藤咲家のキッチンを借りて、ささっと朝ご飯。
トーストに目玉焼きとベーコン乗っけただけだけど…。
「卵半熟だ〜‼︎めっちゃ美味しい‼︎」
「それは良かった」
叶芽の喜んでる顔見たら、文句なんて言えねーや。
コイツの笑顔はズルイ。
食後は、リビングのソファーに座りテレビを観る。
擦り寄ってくる叶芽が可愛過ぎ。
「ねぇ、晃椰。
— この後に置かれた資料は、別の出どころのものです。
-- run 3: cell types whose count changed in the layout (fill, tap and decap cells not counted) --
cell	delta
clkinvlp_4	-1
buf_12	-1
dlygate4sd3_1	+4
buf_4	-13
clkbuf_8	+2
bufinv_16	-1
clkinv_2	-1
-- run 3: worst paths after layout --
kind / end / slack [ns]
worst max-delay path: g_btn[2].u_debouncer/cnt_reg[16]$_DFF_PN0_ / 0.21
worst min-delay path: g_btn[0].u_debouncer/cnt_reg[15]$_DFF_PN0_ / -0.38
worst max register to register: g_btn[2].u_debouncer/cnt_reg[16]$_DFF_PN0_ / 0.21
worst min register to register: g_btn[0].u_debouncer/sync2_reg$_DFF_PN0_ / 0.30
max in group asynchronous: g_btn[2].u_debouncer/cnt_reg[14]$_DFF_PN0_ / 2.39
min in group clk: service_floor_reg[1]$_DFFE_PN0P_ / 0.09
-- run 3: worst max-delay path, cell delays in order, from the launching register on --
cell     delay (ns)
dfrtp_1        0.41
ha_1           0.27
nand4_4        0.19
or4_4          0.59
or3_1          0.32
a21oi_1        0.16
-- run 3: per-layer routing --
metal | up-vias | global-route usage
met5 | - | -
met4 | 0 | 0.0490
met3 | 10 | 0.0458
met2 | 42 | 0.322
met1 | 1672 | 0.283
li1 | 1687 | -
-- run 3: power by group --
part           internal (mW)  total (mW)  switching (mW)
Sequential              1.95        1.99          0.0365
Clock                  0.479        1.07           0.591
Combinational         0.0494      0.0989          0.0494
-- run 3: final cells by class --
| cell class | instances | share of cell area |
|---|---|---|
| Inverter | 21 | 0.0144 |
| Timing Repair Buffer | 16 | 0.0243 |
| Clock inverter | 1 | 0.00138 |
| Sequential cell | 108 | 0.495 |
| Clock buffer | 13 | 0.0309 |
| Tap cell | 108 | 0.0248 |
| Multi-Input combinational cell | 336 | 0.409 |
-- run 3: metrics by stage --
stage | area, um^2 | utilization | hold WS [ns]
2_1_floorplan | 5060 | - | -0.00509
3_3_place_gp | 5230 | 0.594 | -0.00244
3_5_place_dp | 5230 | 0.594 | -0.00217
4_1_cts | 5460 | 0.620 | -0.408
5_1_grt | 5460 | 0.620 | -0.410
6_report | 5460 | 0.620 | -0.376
オムライス食べたい」
「さっき、朝メシ食ったばっかだろ…」
「お昼の話‼︎前に、晃椰が作ってくれたの食べたいの」
「お前って、ほんと甘え上手だよな」
「あとで、一緒にスーパー行こう‼︎」
俺、よっぽど惚れてる。
なんか悔しくて、叶芽の頬を掴んでキスをした。
「息苦しい…っ、んっ」
「可愛いから無理…」
「か、可愛くないから…」
「俺にとっては一番可愛い」
「うぅ…もう、やめて〜…」
両手で顔を隠し、俯いちゃった。
叶芽のワガママなら、なんでも聞いてやりたいと思う。
それで、お前が喜ぶならいくらでも。